Instructions for the task: Only lines with the word "default" belong in the answer; copy them from the records below.

Excerpted records:
----
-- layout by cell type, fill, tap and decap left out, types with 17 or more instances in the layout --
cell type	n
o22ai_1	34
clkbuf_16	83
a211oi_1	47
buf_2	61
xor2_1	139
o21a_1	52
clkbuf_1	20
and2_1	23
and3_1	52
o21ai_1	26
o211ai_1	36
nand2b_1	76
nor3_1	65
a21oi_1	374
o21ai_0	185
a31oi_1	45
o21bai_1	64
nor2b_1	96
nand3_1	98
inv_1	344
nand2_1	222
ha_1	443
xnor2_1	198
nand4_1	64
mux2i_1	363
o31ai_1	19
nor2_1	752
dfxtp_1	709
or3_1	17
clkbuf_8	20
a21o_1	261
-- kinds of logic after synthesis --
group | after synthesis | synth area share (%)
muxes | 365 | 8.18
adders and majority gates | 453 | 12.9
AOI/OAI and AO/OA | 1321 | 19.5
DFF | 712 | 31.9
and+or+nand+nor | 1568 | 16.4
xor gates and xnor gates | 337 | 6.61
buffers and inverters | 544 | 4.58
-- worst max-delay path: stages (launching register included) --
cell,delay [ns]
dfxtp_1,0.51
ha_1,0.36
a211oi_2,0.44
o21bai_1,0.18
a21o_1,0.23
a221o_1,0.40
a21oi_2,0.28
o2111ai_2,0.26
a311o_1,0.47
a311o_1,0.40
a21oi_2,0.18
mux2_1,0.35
[src/rtl/pattern_game_core.sv]
// Pattern game core: fills a random pattern, shows a growing prefix of it,
// checks player presses, and tracks score / high score.
module pattern_game_core
  import pattern_game_pkg::*;
#(
  parameter int NUM_BTNS      = 5,
  parameter int MAX_LEN       = 50,
  parameter int START_LEN     = 1,
  parameter int ON_TICKS      = 2,
  parameter int OFF_TICKS     = 1,
  parameter int TIMEOUT_TICKS = 6,
  parameter int PAUSE_TICKS   = 2,
  localparam int unsigned SYM_W = clog2(NUM_BTNS),
  localparam int unsigned LEN_W = clog2(MAX_LEN + 1)
) (
  input  logic                clk,
  input  logic                rst_n,
  input  logic                tick,
  input  logic                start,
  input  logic [SYM_W-1:0]    rand_sym,
  input  logic [NUM_BTNS-1:0] btn,
  output logic [2:0]          phase,
  output logic                show_valid,
  output logic [SYM_W-1:0]    show_sym,
  output logic                echo_valid,
  output logic [SYM_W-1:0]    echo_sym,
  output logic [LEN_W-1:0]    score,
  output logic [LEN_W-1:0]    high_score,
  output logic                game_over,
  output logic                win,
  output logic                new_high
);

  localparam int unsigned ADDR_W = clog2(MAX_LEN);
  localparam int unsigned TMR_W  = 16;
  localparam logic [TMR_W-1:0] ON_T    = TMR_W'(ON_TICKS);
  localparam logic [TMR_W-1:0] OFF_T   = TMR_W'(OFF_TICKS);
  localparam logic [TMR_W-1:0] TOUT_T  = TMR_W'(TIMEOUT_TICKS);
  localparam logic [TMR_W-1:0] PAUSE_T = TMR_W'(PAUSE_TICKS);

  state_e            state_q;
  logic [ADDR_W-1:0] idx_q;
  logic [LEN_W-1:0]  len_q;
  logic [TMR_W-1:0]  tmr_q;
  logic              show_valid_q, echo_valid_q, game_over_q, win_q, new_high_q;
  logic [SYM_W-1:0]  show_sym_q, echo_sym_q;
  logic [LEN_W-1:0]  score_q, high_q;
  logic [SYM_W-1:0]  mem_q [MAX_LEN];

  logic              press, onehot;
  logic [SYM_W-1:0]  press_sym;

  logic [SYM_W-1:0]  fill_sym, cur_sym, nxt_sym;
  logic [ADDR_W-1:0] idx_inc;
  logic              last_idx, correct, tmr_last, go_fail;
  logic [TMR_W-1:0]  tmr_dec;
  logic [LEN_W-1:0]  fail_score;

  btn_edge #(
    .NUM_BTNS(NUM_BTNS),
    .SYM_W   (SYM_W)
  ) u_btn_edge (
    .clk     (clk),
    .rst_n   (rst_n),
    .btn_i   (btn),
    .press_o (press),
    .onehot_o(onehot),
    .sym_o   (press_sym)
  );

  // Derived values shared by the FSM transitions
  always_comb begin
    // rand_sym < 2*NUM_BTNS, so one conditional subtract is a full modulo;
    // for power-of-two NUM_BTNS the truncated constant is 0 and this is a pass-through
    fill_sym   = (rand_sym >= SYM_W'(NUM_BTNS)) ? rand_sym - SYM_W'(NUM_BTNS) : rand_sym;
    cur_sym    = mem_q[idx_q];
    idx_inc    = (idx_q == ADDR_W'(MAX_LEN - 1)) ? '0 : idx_q + ADDR_W'(1);
    nxt_sym    = mem_q[idx_inc];
    last_idx   = (LEN_W'(idx_q) == len_q - LEN_W'(1));
    correct    = press && onehot && (press_sym == cur_sym);
    tmr_last   = tick && (tmr_q <= TMR_W'(1));
    tmr_dec    = (tmr_q != '0) ? tmr_q - TMR_W'(1) : '0;
    go_fail    = press ? !correct : tmr_last;
    fail_score = (len_q > LEN_W'(START_LEN)) ? len_q - LEN_W'(START_LEN) : '0;
  end

  // Pattern storage; contents are rewritten every game so no reset is needed
  always_ff @(posedge clk) begin
    if (state_q == ST_FILL) mem_q[idx_q] <= fill_sym;
  end

  // Game FSM with all outputs registered
  always_ff @(posedge clk or negedge rst_n) begin
    if (!rst_n) begin
      state_q      <= ST_IDLE;
      idx_q        <= '0;
      len_q        <= LEN_W'(START_LEN);
      tmr_q        <= '0;
      show_valid_q <= 1'b0;
      show_sym_q   <= '0;
      echo_valid_q <= 1'b0;
      echo_sym_q   <= '0;
      score_q      <= '0;
      high_q       <= '0;
      game_over_q  <= 1'b0;
      win_q        <= 1'b0;
      new_high_q   <= 1'b0;
    end else begin
      case (state_q)
        ST_IDLE, ST_DONE: begin
          if (start) begin
            state_q      <= ST_FILL;
            idx_q        <= '0;
            len_q        <= LEN_W'(START_LEN);
            tmr_q        <= '0;
            score_q      <= '0;
            game_over_q  <= 1'b0;
            win_q        <= 1'b0;
            new_high_q   <= 1'b0;
            echo_valid_q <= 1'b0;
            echo_sym_q   <= '0;
          end
        end
        ST_FILL: begin
          if (idx_q == ADDR_W'(MAX_LEN - 1)) begin
            state_q      <= ST_SHOW_ON;
            idx_q        <= '0;
            tmr_q        <= ON_T;
            show_valid_q <= 1'b1;
            show_sym_q   <= mem_q[0];
          end else begin
            idx_q <= idx_q + ADDR_W'(1);
          end
        end
        ST_SHOW_ON: begin
          if (tmr_last) begin
            state_q      <= ST_SHOW_OFF;
            tmr_q        <= OFF_T;
            show_valid_q <= 1'b0;
            show_sym_q   <= '0;
          end else if (tick) begin
            tmr_q <= tmr_dec;
          end
        end
        ST_SHOW_OFF: begin
          if (tmr_last) begin
            if (!last_idx) begin
              state_q      <= ST_SHOW_ON;
              idx_q        <= idx_inc;
              tmr_q        <= ON_T;
              show_valid_q <= 1'b1;
              show_sym_q   <= nxt_sym;
            end else begin
              state_q <= ST_INPUT;
              idx_q   <= '0;
              tmr_q   <= TOUT_T;
            end
          end else if (tick) begin
            tmr_q <= tmr_dec;
          end
        end
        ST_INPUT: begin
          // A press edge is resolved before the timer, so it wins over a same-cycle timeout
          if (correct) begin
            echo_valid_q <= 1'b1;
            echo_sym_q   <= press_sym;
            tmr_q        <= TOUT_T;
            if (last_idx) begin
              state_q <= ST_PASS;
              tmr_q   <= PAUSE_T;
              score_q <= len_q;
            end else begin
              idx_q <= idx_inc;
            end
          end else if (go_fail) begin
            state_q <= ST_FAIL;
            tmr_q   <= PAUSE_T;
            score_q <= fail_score;
            if (press) begin
              echo_valid_q <= 1'b0;
              echo_sym_q   <= '0;
            end
          end else if (tick) begin
            tmr_q <= tmr_dec;
          end
        end
        ST_PASS: begin
          if (tmr_last) begin
            if (len_q == LEN_W'(MAX_LEN)) begin
              state_q     <= ST_DONE;
              win_q       <= 1'b1;
              game_over_q <= 1'b1;
              if (score_q > high_q) begin
                high_q     <= score_q;
                new_high_q <= 1'b1;
              end
            end else begin
              state_q      <= ST_SHOW_ON;
              len_q        <= len_q + LEN_W'(1);
              idx_q        <= '0;
              tmr_q        <= ON_T;
              show_valid_q <= 1'b1;
              show_sym_q   <= mem_q[0];
              echo_valid_q <= 1'b0;
              echo_sym_q   <= '0;
            end
          end else if (tick) begin
            tmr_q <= tmr_dec;
          end
        end
        ST_FAIL: begin
          if (tmr_last) begin
            state_q     <= ST_DONE;
            game_over_q <= 1'b1;
            if (score_q > high_q) begin
              high_q     <= score_q;
              new_high_q <= 1'b1;
            end
          end else if (tick) begin
            tmr_q <= tmr_dec;
          end
        end
        default: state_q <= ST_IDLE;
      endcase
    end
  end

  assign phase      = state_q;
  assign show_valid = show_valid_q;
  assign show_sym   = show_sym_q;
  assign echo_valid = echo_valid_q;
  assign echo_sym   = echo_sym_q;
  assign score      = score_q;
  assign high_score = high_q;
  assign game_over  = game_over_q;
  assign win        = win_q;
  assign new_high   = new_high_q;

endmodule
File: src/rtl/lzw_byte_reorder.sv
`timescale 1ns/1ps
// lzw_byte_reorder
//   Final stage of the LZW backward decompressor. Each decoded string arrives
//   leaf-to-root and is pushed into one of two ping-pong LIFO banks. A bank is
//   drained root-first while the other bank fills, so the output is the forward
//   payload byte stream.
//
//   Optional build macro: LZW_REORDER_STAT_EN adds string/byte statistics ports.
//
// Ports
//   I_sys_clk, I_sys_rst   clock, asynchronous active-high reset
//   I_state_clr            synchronous clear of error flag and statistics
//   I_rev_data[7:0]        reversed string byte, qualified by I_rev_data_en
//   I_rev_last             root byte of the string (qualifies I_rev_data_en)
//   O_payload_data[7:0]    forward-order byte, qualified by O_payload_data_en
//   O_payload_last         final byte of a string
//   O_overflow_err         sticky, set whenever an input byte is dropped
//   O_string_cnt[31:0]     (stats build) strings emitted
//   O_byte_cnt[31:0]       (stats build) bytes emitted
module lzw_byte_reorder #(
    parameter int unsigned DEPTH = 32,
    parameter int unsigned AW    = 5
) (
    input  logic        I_sys_clk,
    input  logic        I_sys_rst,
    input  logic        I_state_clr,
    input  logic [7:0]  I_rev_data,
    input  logic        I_rev_data_en,
    input  logic        I_rev_last,
    output logic [7:0]  O_payload_data,
    output logic        O_payload_data_en,
    output logic        O_payload_last,
    output logic        O_overflow_err
`ifdef LZW_REORDER_STAT_EN
    ,
    output logic [31:0] O_string_cnt,
    output logic [31:0] O_byte_cnt
`endif
);

    typedef enum logic {ST_IDLE, ST_POP} state_t;

    state_t         r_state;
    logic [7:0]     r_mem [0:2*DEPTH-1];
    logic [1:0]     r_full;
    // Index of the last stored byte (string length minus one) per bank
    logic [AW-1:0]  r_len [0:1];
    logic           r_wr_sel;
    logic           r_rd_sel;
    logic [AW-1:0]  r_wr_ptr;
    logic [AW-1:0]  r_rd_ptr;
    // Set after a truncated string: discard input until its real root byte
    logic           r_drop;

    logic           w_wr_bank_full;
    logic           w_wr_accept;
    logic           w_wr_at_top;
    logic           w_wr_end;
    logic           w_trunc;
    logic           w_in_drop;
    logic           w_pop;
    logic           w_pop_end;

    // A bank released this cycle still reads full, so a same-cycle write is dropped
    assign w_wr_bank_full = r_full[r_wr_sel];
    assign w_wr_accept    = I_rev_data_en && !r_drop && !w_wr_bank_full;
    assign w_wr_at_top    = (r_wr_ptr == AW'(DEPTH - 1));
    assign w_wr_end       = w_wr_accept && (I_rev_last || w_wr_at_top);
    assign w_trunc        = w_wr_accept && !I_rev_last && w_wr_at_top;
    assign w_in_drop      = I_rev_data_en && !w_wr_accept;
    assign w_pop          = (r_state == ST_POP);
    assign w_pop_end      = w_pop && (r_rd_ptr == '0);

    // Stack storage; contents are don't-care until a bank is marked full
    always_ff @(posedge I_sys_clk) begin
        if (w_wr_accept) begin
            r_mem[{r_wr_sel, r_wr_ptr}] <= I_rev_data;
        end
    end

    // Write pointer, bank select, lengths and truncation drop state
    always_ff @(posedge I_sys_clk or posedge I_sys_rst) begin
        if (I_sys_rst) begin
            r_wr_ptr <= '0;
            r_wr_sel <= 1'b0;
            r_drop   <= 1'b0;
            r_len[0] <= '0;
            r_len[1] <= '0;
        end else if (I_rev_data_en) begin
            if (r_drop) begin
                if (I_rev_last) begin
                    r_drop <= 1'b0;
                end
            end else if (w_wr_bank_full) begin
                if (I_rev_last) begin
                    r_wr_ptr <= '0;
                end
            end else if (w_wr_end) begin
                r_len[r_wr_sel] <= r_wr_ptr;
                r_wr_sel        <= ~r_wr_sel;
                r_wr_ptr        <= '0;
                r_drop          <= !I_rev_last;
            end else begin
                r_wr_ptr <= r_wr_ptr + AW'(1);
            end
        end
    end

    // Bank full flags: set on string end, cleared on the last pop
    always_ff @(posedge I_sys_clk or posedge I_sys_rst) begin
        if (I_sys_rst) begin
            r_full <= '0;
        end else begin
            for (int b = 0; b < 2; b++) begin
                if (w_wr_end && (r_wr_sel == 1'(b))) begin
                    r_full[b] <= 1'b1;
                end else if (w_pop_end && (r_rd_sel == 1'(b))) begin
                    r_full[b] <= 1'b0;
                end
            end
        end
    end

    // Read FSM with registered payload outputs
    always_ff @(posedge I_sys_clk or posedge I_sys_rst) begin
        if (I_sys_rst) begin
            r_state           <= ST_IDLE;
            r_rd_sel          <= 1'b0;
            r_rd_ptr          <= '0;
            O_payload_data    <= '0;
            O_payload_data_en <= 1'b0;
            O_payload_last    <= 1'b0;
        end else begin
            O_payload_data_en <= 1'b0;
            O_payload_last    <= 1'b0;
            case (r_state)
                ST_IDLE: begin
                    if (r_full[r_rd_sel]) begin
                        r_rd_ptr <= r_len[r_rd_sel];
                        r_state  <= ST_POP;
                    end
                end
                ST_POP: begin
                    O_payload_data    <= r_mem[{r_rd_sel, r_rd_ptr}];
                    O_payload_data_en <= 1'b1;
                    if (r_rd_ptr == '0) begin
                        O_payload_last <= 1'b1;
                        r_rd_sel       <= ~r_rd_sel;
                        r_state        <= ST_IDLE;
                    end else begin
                        r_rd_ptr <= r_rd_ptr - AW'(1);
                    end
                end
                default: r_state <= ST_IDLE;
            endcase
        end
    end

    // Sticky overflow flag; a new overflow beats a simultaneous clear
    always_ff @(posedge I_sys_clk or posedge I_sys_rst) begin
        if (I_sys_rst) begin
            O_overflow_err <= 1'b0;
        end else if (w_in_drop || w_trunc) begin
            O_overflow_err <= 1'b1;
        end else if (I_state_clr) begin
            O_overflow_err <= 1'b0;
        end
    end

`ifdef LZW_REORDER_STAT_EN
    // Statistics advance in step with the payload outputs; clear wins over increment
    always_ff @(posedge I_sys_clk or posedge I_sys_rst) begin
        if (I_sys_rst) begin
            O_string_cnt <= '0;
            O_byte_cnt   <= '0;
        end else if (I_state_clr) begin
            O_string_cnt <= '0;
            O_byte_cnt   <= '0;
        end else begin
            if (w_pop) begin
                O_byte_cnt <= O_byte_cnt + 32'd1;
            end
            if (w_pop_end) begin
                O_string_cnt <= O_string_cnt + 32'd1;
            end
        end
    end
`endif

endmodule
$ cat config.mk
export PLATFORM = sky130hd
export DESIGN_NAME = kv_op_controller
export DESIGN_NICKNAME = d
export VERILOG_FILES = /design/src/rtl/kv_op_controller.sv
export SDC_FILE = /design/constraint.sdc
export NUM_CORES = 1
export LEC_CHECK = 0
export ABC_CLOCK_PERIOD_IN_PS = 6600
export CAP_MARGIN = 10
export CORE_MARGIN = 2
export CORE_UTILIZATION = 48
export DETAILED_ROUTE_END_ITERATION = 10
export MAX_ROUTING_LAYER = met4
export PLACE_DENSITY = 0.9
export SLEW_MARGIN = 20
export SYNTH_ARGS = -nofsm -noshare
export SYNTH_HDL_FRONTEND = slang
export SYNTH_SLANG_ARGS = --single-unit
$ cat constraint.sdc
create_clock -name clk -period 6.6 [get_ports clk]
set_input_delay 1.65 -clock clk [delete_from_list [all_inputs] [get_ports clk]]
set_output_delay 1.65 -clock clk [all_outputs]
set_load 0.02 [all_outputs]
<file path="src/rtl/io_input_cond_if.sv">
// Pin-side and core-side signal bundle for the input conditioner.
// The master drives raw pins and mode bits; the slave returns conditioned levels and pulses.
interface io_input_cond_if #(
   parameter int NUM_SW  = 32,
   parameter int NUM_BTN = 4
);
   logic [NUM_SW-1:0]  i_sw;
   logic [NUM_BTN-1:0] i_btn;
   logic [NUM_BTN-1:0] i_btn_toggle_mode;
   logic [NUM_SW-1:0]  o_sw;
   logic [NUM_BTN-1:0] o_btn;
   logic [NUM_BTN-1:0] o_btn_press;
   logic [NUM_BTN-1:0] o_btn_release;

   modport master (
      output i_sw, i_btn, i_btn_toggle_mode,
      input  o_sw, o_btn, o_btn_press, o_btn_release
   );

   modport slave (
      input  i_sw, i_btn, i_btn_toggle_mode,
      output o_sw, o_btn, o_btn_press, o_btn_release
   );
endinterface

</file>
<file path="src/rtl/io_input_cond.sv">
// Synchronises and debounces switch and button pins, normalises buttons to active-high
// and produces per-button level/toggle outputs with one-cycle press and release pulses.
module io_input_cond #(
   parameter int NUM_SW         = 32,
   parameter int NUM_BTN        = 4,
   parameter int SYNC_STAGES    = 2,
   parameter int DB_CYCLES      = 4,
   parameter int BTN_ACTIVE_LOW = 1
) (
   input logic         i_clk,
   input logic         i_rst_n,
   io_input_cond_if.slave bus
);
   localparam int NCH   = NUM_SW + NUM_BTN;
   localparam int CNT_W = $clog2(DB_CYCLES + 1);
   localparam logic [CNT_W-1:0] CNT_MAX = CNT_W'(DB_CYCLES - 1);
   localparam logic AL = (BTN_ACTIVE_LOW != 0);
   // Buttons idle at their raw inactive level so release from reset emits no spurious edge.
   localparam logic [NCH-1:0] RST_VAL = {{NUM_BTN{AL}}, {NUM_SW{1'b0}}};

   logic [NCH-1:0]     raw;
   logic [NCH-1:0]     sync_q [SYNC_STAGES];
   logic [NCH-1:0]     sync;
   logic [NCH-1:0]     stable_q;
   logic [CNT_W-1:0]   cnt_q [NCH];
   logic [NCH-1:0]     differ;
   logic [NCH-1:0]     accept;
   logic [NUM_BTN-1:0] pressed;
   logic [NUM_BTN-1:0] pressed_nxt;
   logic [NUM_BTN-1:0] btn_accept;
   logic [NUM_BTN-1:0] toggle_q;
   logic [NUM_BTN-1:0] press_q;
   logic [NUM_BTN-1:0] release_q;

   assign raw  = {bus.i_btn, bus.i_sw};
   assign sync = sync_q[SYNC_STAGES-1];

   // Stage: synchroniser chains
   always_ff @(posedge i_clk or negedge i_rst_n) begin
      if (!i_rst_n) begin
         for (int s = 0; s < SYNC_STAGES; s++) sync_q[s] <= RST_VAL;
      end else begin
         sync_q[0] <= raw;
         for (int s = 1; s < SYNC_STAGES; s++) sync_q[s] <= sync_q[s-1];
      end
   end

   always_comb begin
      differ = sync ^ stable_q;
      accept = '0;
      for (int c = 0; c < NCH; c++) accept[c] = differ[c] && (cnt_q[c] == CNT_MAX);
   end

   // Stage: debounce counters and accepted levels
   always_ff @(posedge i_clk or negedge i_rst_n) begin
      if (!i_rst_n) begin
         stable_q <= RST_VAL;
         for (int c = 0; c < NCH; c++) cnt_q[c] <= '0;
      end else begin
         for (int c = 0; c < NCH; c++) begin
            if (!differ[c]) begin
               cnt_q[c] <= '0;
            end else if (accept[c]) begin
               stable_q[c] <= sync[c];
               cnt_q[c]    <= '0;
            end else begin
               cnt_q[c] <= cnt_q[c] + 1'b1;
            end
         end
      end
   end

   assign pressed     = stable_q[NCH-1:NUM_SW] ^ {NUM_BTN{AL}};
   assign pressed_nxt = sync[NCH-1:NUM_SW] ^ {NUM_BTN{AL}};
   assign btn_accept  = accept[NCH-1:NUM_SW];

   // Stage: button events, registered on the same edge the new level is accepted
   always_ff @(posedge i_clk or negedge i_rst_n) begin
      if (!i_rst_n) begin
         press_q   <= '0;
         release_q <= '0;
         toggle_q  <= '0;
      end else begin
         press_q   <= btn_accept & pressed_nxt;
         release_q <= btn_accept & ~pressed_nxt;
         toggle_q  <= bus.i_btn_toggle_mode & (toggle_q ^ (btn_accept & pressed_nxt));
      end
   end

   assign bus.o_sw          = stable_q[NUM_SW-1:0];
   assign bus.o_btn         = (bus.i_btn_toggle_mode & toggle_q) | (~bus.i_btn_toggle_mode & pressed);
   assign bus.o_btn_press   = press_q;
   assign bus.o_btn_release = release_q;
endmodule

</file>
<file path="src/flat_wrapper.sv">
// flat-port wrapper written by rule: the top's interface ports become plain ports
module io_input_cond_flat 
#(
   parameter int NUM_SW         = 32,
   parameter int NUM_BTN        = 4,
   parameter int SYNC_STAGES    = 2,
   parameter int DB_CYCLES      = 4,
   parameter int BTN_ACTIVE_LOW = 1
)
  (i_clk, i_rst_n, bus_i_sw, bus_i_btn, bus_i_btn_toggle_mode, bus_o_sw, bus_o_btn, bus_o_btn_press, bus_o_btn_release);
  io_input_cond_if #(.NUM_SW(NUM_SW), .NUM_BTN(NUM_BTN)) bus_i ();
  input logic i_clk;
  input logic i_rst_n;
  input wire logic [$bits(bus_i.i_sw)-1:0] bus_i_sw;
  input wire logic [$bits(bus_i.i_btn)-1:0] bus_i_btn;
  input wire logic [$bits(bus_i.i_btn_toggle_mode)-1:0] bus_i_btn_toggle_mode;
  output wire logic [$bits(bus_i.o_sw)-1:0] bus_o_sw;
  output wire logic [$bits(bus_i.o_btn)-1:0] bus_o_btn;
  output wire logic [$bits(bus_i.o_btn_press)-1:0] bus_o_btn_press;
  output wire logic [$bits(bus_i.o_btn_release)-1:0] bus_o_btn_release;
  assign bus_i.i_sw = bus_i_sw;
  assign bus_i.i_btn = bus_i_btn;
  assign bus_i.i_btn_toggle_mode = bus_i_btn_toggle_mode;
  assign bus_o_sw = bus_i.o_sw;
  assign bus_o_btn = bus_i.o_btn;
  assign bus_o_btn_press = bus_i.o_btn_press;
  assign bus_o_btn_release = bus_i.o_btn_release;
  io_input_cond #(.NUM_SW(NUM_SW), .NUM_BTN(NUM_BTN), .SYNC_STAGES(SYNC_STAGES), .DB_CYCLES(DB_CYCLES), .BTN_ACTIVE_LOW(BTN_ACTIVE_LOW)) u_core (.i_clk(i_clk), .i_rst_n(i_rst_n), .bus(bus_i));
endmodule
</file>
<file path="config.mk">
export PLATFORM = sky130hd
export DESIGN_NAME = io_input_cond_flat
export DESIGN_NICKNAME = d
export VERILOG_FILES = /design/src/rtl/io_input_cond_if.sv /design/src/rtl/io_input_cond.sv /design/src/flat_wrapper.sv
export SDC_FILE = /design/constraint.sdc
export NUM_CORES = 1
export LEC_CHECK = 0
export CAP_MARGIN = 5
export CORE_ASPECT_RATIO = 1.4
export CORE_UTILIZATION = 59
export DETAILED_ROUTE_END_ITERATION = 10
export GPL_TIMING_DRIVEN = 1
export HOLD_SLACK_MARGIN = 0.08
export PLACE_DENSITY = 0.86
export REMOVE_ABC_BUFFERS = 1
export SYNTH_ARGS = -nofsm -noshare
export SYNTH_HDL_FRONTEND = slang
export SYNTH_SLANG_ARGS = --single-unit
</file>
<file path="constraint.sdc">
create_clock -name i_clk -period 2.13 [get_ports i_clk]
set_input_delay 0.5325 -clock i_clk [delete_from_list [all_inputs] [get_ports i_clk]]
set_output_delay 0.5325 -clock i_clk [all_outputs]
set_load 0.02 [all_outputs]
</file>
----
Solution for this task:
        default: state_q <= ST_IDLE;
                default: r_state <= ST_IDLE;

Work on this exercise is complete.